- [YOUR ASSIGNMENT]:
Write out the full listing exactly as it appears below.

- [DATA SHOWN]:

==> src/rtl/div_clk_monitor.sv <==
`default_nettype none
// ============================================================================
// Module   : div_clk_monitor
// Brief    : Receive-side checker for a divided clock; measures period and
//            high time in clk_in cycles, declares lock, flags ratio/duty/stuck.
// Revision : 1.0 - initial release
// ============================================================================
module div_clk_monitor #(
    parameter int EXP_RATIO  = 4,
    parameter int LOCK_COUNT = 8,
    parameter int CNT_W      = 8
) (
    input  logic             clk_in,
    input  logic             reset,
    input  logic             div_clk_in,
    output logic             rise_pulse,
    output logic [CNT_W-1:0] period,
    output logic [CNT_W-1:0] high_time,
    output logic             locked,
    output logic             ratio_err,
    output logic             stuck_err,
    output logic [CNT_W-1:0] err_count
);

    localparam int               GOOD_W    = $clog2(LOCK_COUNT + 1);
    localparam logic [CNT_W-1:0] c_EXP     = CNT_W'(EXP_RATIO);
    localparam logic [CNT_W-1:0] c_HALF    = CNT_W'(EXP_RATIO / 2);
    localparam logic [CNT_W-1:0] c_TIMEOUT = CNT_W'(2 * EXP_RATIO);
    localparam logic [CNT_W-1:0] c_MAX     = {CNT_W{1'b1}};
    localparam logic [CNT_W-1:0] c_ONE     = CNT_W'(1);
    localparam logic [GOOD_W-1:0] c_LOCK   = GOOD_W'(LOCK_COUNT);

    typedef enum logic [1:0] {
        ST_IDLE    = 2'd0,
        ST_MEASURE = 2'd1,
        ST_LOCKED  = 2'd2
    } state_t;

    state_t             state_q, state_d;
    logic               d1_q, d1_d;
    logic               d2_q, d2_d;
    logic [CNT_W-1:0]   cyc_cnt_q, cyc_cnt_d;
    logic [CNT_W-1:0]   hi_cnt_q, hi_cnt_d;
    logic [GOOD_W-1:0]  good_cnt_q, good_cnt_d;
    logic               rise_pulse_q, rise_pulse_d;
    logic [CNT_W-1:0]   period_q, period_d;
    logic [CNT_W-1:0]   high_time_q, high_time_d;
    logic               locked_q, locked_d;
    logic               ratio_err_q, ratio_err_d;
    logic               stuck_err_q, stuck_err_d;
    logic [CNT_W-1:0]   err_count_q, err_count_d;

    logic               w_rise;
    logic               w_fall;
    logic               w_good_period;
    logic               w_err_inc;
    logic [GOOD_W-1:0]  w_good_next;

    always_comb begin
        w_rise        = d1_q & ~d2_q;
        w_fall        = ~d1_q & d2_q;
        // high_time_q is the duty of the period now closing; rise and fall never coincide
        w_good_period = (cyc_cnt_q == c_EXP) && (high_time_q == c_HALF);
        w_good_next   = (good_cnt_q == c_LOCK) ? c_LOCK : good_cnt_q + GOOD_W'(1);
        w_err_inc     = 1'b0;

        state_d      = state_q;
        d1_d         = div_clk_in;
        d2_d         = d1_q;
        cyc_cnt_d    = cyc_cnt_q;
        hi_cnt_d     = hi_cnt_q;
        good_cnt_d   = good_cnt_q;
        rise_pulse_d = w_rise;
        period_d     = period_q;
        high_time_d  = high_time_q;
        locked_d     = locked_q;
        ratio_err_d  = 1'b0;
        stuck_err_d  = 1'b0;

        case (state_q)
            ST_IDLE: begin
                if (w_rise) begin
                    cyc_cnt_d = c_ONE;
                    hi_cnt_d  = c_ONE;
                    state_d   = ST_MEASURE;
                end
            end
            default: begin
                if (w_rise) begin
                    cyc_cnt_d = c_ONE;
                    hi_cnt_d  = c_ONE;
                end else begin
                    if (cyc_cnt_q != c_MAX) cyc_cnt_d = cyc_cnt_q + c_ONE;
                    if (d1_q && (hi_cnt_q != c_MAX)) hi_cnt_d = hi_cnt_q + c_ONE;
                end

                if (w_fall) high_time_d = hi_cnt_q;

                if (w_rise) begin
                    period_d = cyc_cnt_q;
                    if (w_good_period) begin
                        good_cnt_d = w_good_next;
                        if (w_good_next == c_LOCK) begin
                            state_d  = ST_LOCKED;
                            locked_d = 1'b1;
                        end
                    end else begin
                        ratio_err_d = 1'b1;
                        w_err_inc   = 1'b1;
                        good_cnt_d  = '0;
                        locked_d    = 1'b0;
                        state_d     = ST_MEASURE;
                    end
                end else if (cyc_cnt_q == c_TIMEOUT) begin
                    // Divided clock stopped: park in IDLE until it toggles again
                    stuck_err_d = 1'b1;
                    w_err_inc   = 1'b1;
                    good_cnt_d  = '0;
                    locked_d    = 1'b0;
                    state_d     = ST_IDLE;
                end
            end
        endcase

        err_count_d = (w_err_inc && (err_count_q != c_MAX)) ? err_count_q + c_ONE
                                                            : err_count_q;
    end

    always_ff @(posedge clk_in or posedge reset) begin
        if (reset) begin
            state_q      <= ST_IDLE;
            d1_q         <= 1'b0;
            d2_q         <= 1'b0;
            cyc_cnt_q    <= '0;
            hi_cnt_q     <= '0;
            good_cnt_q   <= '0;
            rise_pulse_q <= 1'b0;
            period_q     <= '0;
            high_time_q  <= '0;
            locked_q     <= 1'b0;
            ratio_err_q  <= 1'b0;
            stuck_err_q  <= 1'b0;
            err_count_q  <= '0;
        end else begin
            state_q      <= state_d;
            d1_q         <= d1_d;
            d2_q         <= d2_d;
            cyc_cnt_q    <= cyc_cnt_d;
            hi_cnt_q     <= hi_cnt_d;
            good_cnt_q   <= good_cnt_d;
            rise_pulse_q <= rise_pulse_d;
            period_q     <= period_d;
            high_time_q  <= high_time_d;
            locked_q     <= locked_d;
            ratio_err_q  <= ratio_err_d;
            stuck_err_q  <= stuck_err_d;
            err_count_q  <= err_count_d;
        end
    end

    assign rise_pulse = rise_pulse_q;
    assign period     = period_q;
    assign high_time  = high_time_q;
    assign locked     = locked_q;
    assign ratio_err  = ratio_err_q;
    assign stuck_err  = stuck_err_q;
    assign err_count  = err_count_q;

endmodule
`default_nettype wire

- [REPLY]:
==> src/rtl/div_clk_monitor.sv <==
`default_nettype none
// ============================================================================
// Module   : div_clk_monitor
// Brief    : Receive-side checker for a divided clock; measures period and
//            high time in clk_in cycles, declares lock, flags ratio/duty/stuck.
// Revision : 1.0 - initial release
// ============================================================================
module div_clk_monitor #(
    parameter int EXP_RATIO  = 4,
    parameter int LOCK_COUNT = 8,
    parameter int CNT_W      = 8
) (
    input  logic             clk_in,
    input  logic             reset,
    input  logic             div_clk_in,
    output logic             rise_pulse,
    output logic [CNT_W-1:0] period,
    output logic [CNT_W-1:0] high_time,
    output logic             locked,
    output logic             ratio_err,
    output logic             stuck_err,
    output logic [CNT_W-1:0] err_count
);

    localparam int               GOOD_W    = $clog2(LOCK_COUNT + 1);
    localparam logic [CNT_W-1:0] c_EXP     = CNT_W'(EXP_RATIO);
    localparam logic [CNT_W-1:0] c_HALF    = CNT_W'(EXP_RATIO / 2);
    localparam logic [CNT_W-1:0] c_TIMEOUT = CNT_W'(2 * EXP_RATIO);
    localparam logic [CNT_W-1:0] c_MAX     = {CNT_W{1'b1}};
    localparam logic [CNT_W-1:0] c_ONE     = CNT_W'(1);
    localparam logic [GOOD_W-1:0] c_LOCK   = GOOD_W'(LOCK_COUNT);

    typedef enum logic [1:0] {
        ST_IDLE    = 2'd0,
        ST_MEASURE = 2'd1,
        ST_LOCKED  = 2'd2
    } state_t;

    state_t             state_q, state_d;
    logic               d1_q, d1_d;
    logic               d2_q, d2_d;
    logic [CNT_W-1:0]   cyc_cnt_q, cyc_cnt_d;
    logic [CNT_W-1:0]   hi_cnt_q, hi_cnt_d;
    logic [GOOD_W-1:0]  good_cnt_q, good_cnt_d;
    logic               rise_pulse_q, rise_pulse_d;
    logic [CNT_W-1:0]   period_q, period_d;
    logic [CNT_W-1:0]   high_time_q, high_time_d;
    logic               locked_q, locked_d;
    logic               ratio_err_q, ratio_err_d;
    logic               stuck_err_q, stuck_err_d;
    logic [CNT_W-1:0]   err_count_q, err_count_d;

    logic               w_rise;
    logic               w_fall;
    logic               w_good_period;
    logic               w_err_inc;
    logic [GOOD_W-1:0]  w_good_next;

    always_comb begin
        w_rise        = d1_q & ~d2_q;
        w_fall        = ~d1_q & d2_q;
        // high_time_q is the duty of the period now closing; rise and fall never coincide
        w_good_period = (cyc_cnt_q == c_EXP) && (high_time_q == c_HALF);
        w_good_next   = (good_cnt_q == c_LOCK) ? c_LOCK : good_cnt_q + GOOD_W'(1);
        w_err_inc     = 1'b0;

        state_d      = state_q;
        d1_d         = div_clk_in;
        d2_d         = d1_q;
        cyc_cnt_d    = cyc_cnt_q;
        hi_cnt_d     = hi_cnt_q;
        good_cnt_d   = good_cnt_q;
        rise_pulse_d = w_rise;
        period_d     = period_q;
        high_time_d  = high_time_q;
        locked_d     = locked_q;
        ratio_err_d  = 1'b0;
        stuck_err_d  = 1'b0;

        case (state_q)
            ST_IDLE: begin
                if (w_rise) begin
                    cyc_cnt_d = c_ONE;
                    hi_cnt_d  = c_ONE;
                    state_d   = ST_MEASURE;
                end
            end
            default: begin
                if (w_rise) begin
                    cyc_cnt_d = c_ONE;
                    hi_cnt_d  = c_ONE;
                end else begin
                    if (cyc_cnt_q != c_MAX) cyc_cnt_d = cyc_cnt_q + c_ONE;
                    if (d1_q && (hi_cnt_q != c_MAX)) hi_cnt_d = hi_cnt_q + c_ONE;
                end

                if (w_fall) high_time_d = hi_cnt_q;

                if (w_rise) begin
                    period_d = cyc_cnt_q;
                    if (w_good_period) begin
                        good_cnt_d = w_good_next;
                        if (w_good_next == c_LOCK) begin
                            state_d  = ST_LOCKED;
                            locked_d = 1'b1;
                        end
                    end else begin
                        ratio_err_d = 1'b1;
                        w_err_inc   = 1'b1;
                        good_cnt_d  = '0;
                        locked_d    = 1'b0;
                        state_d     = ST_MEASURE;
                    end
                end else if (cyc_cnt_q == c_TIMEOUT) begin
                    // Divided clock stopped: park in IDLE until it toggles again
                    stuck_err_d = 1'b1;
                    w_err_inc   = 1'b1;
                    good_cnt_d  = '0;
                    locked_d    = 1'b0;
                    state_d     = ST_IDLE;
                end
            end
        endcase

        err_count_d = (w_err_inc && (err_count_q != c_MAX)) ? err_count_q + c_ONE
                                                            : err_count_q;
    end

    always_ff @(posedge clk_in or posedge reset) begin
        if (reset) begin
            state_q      <= ST_IDLE;
            d1_q         <= 1'b0;
            d2_q         <= 1'b0;
            cyc_cnt_q    <= '0;
            hi_cnt_q     <= '0;
            good_cnt_q   <= '0;
            rise_pulse_q <= 1'b0;
            period_q     <= '0;
            high_time_q  <= '0;
            locked_q     <= 1'b0;
            ratio_err_q  <= 1'b0;
            stuck_err_q  <= 1'b0;
            err_count_q  <= '0;
        end else begin
            state_q      <= state_d;
            d1_q         <= d1_d;
            d2_q         <= d2_d;
            cyc_cnt_q    <= cyc_cnt_d;
            hi_cnt_q     <= hi_cnt_d;
            good_cnt_q   <= good_cnt_d;
            rise_pulse_q <= rise_pulse_d;
            period_q     <= period_d;
            high_time_q  <= high_time_d;
            locked_q     <= locked_d;
            ratio_err_q  <= ratio_err_d;
            stuck_err_q  <= stuck_err_d;
            err_count_q  <= err_count_d;
        end
    end

    assign rise_pulse = rise_pulse_q;
    assign period     = period_q;
    assign high_time  = high_time_q;
    assign locked     = locked_q;
    assign ratio_err  = ratio_err_q;
    assign stuck_err  = stuck_err_q;
    assign err_count  = err_count_q;

endmodule
`default_nettype wire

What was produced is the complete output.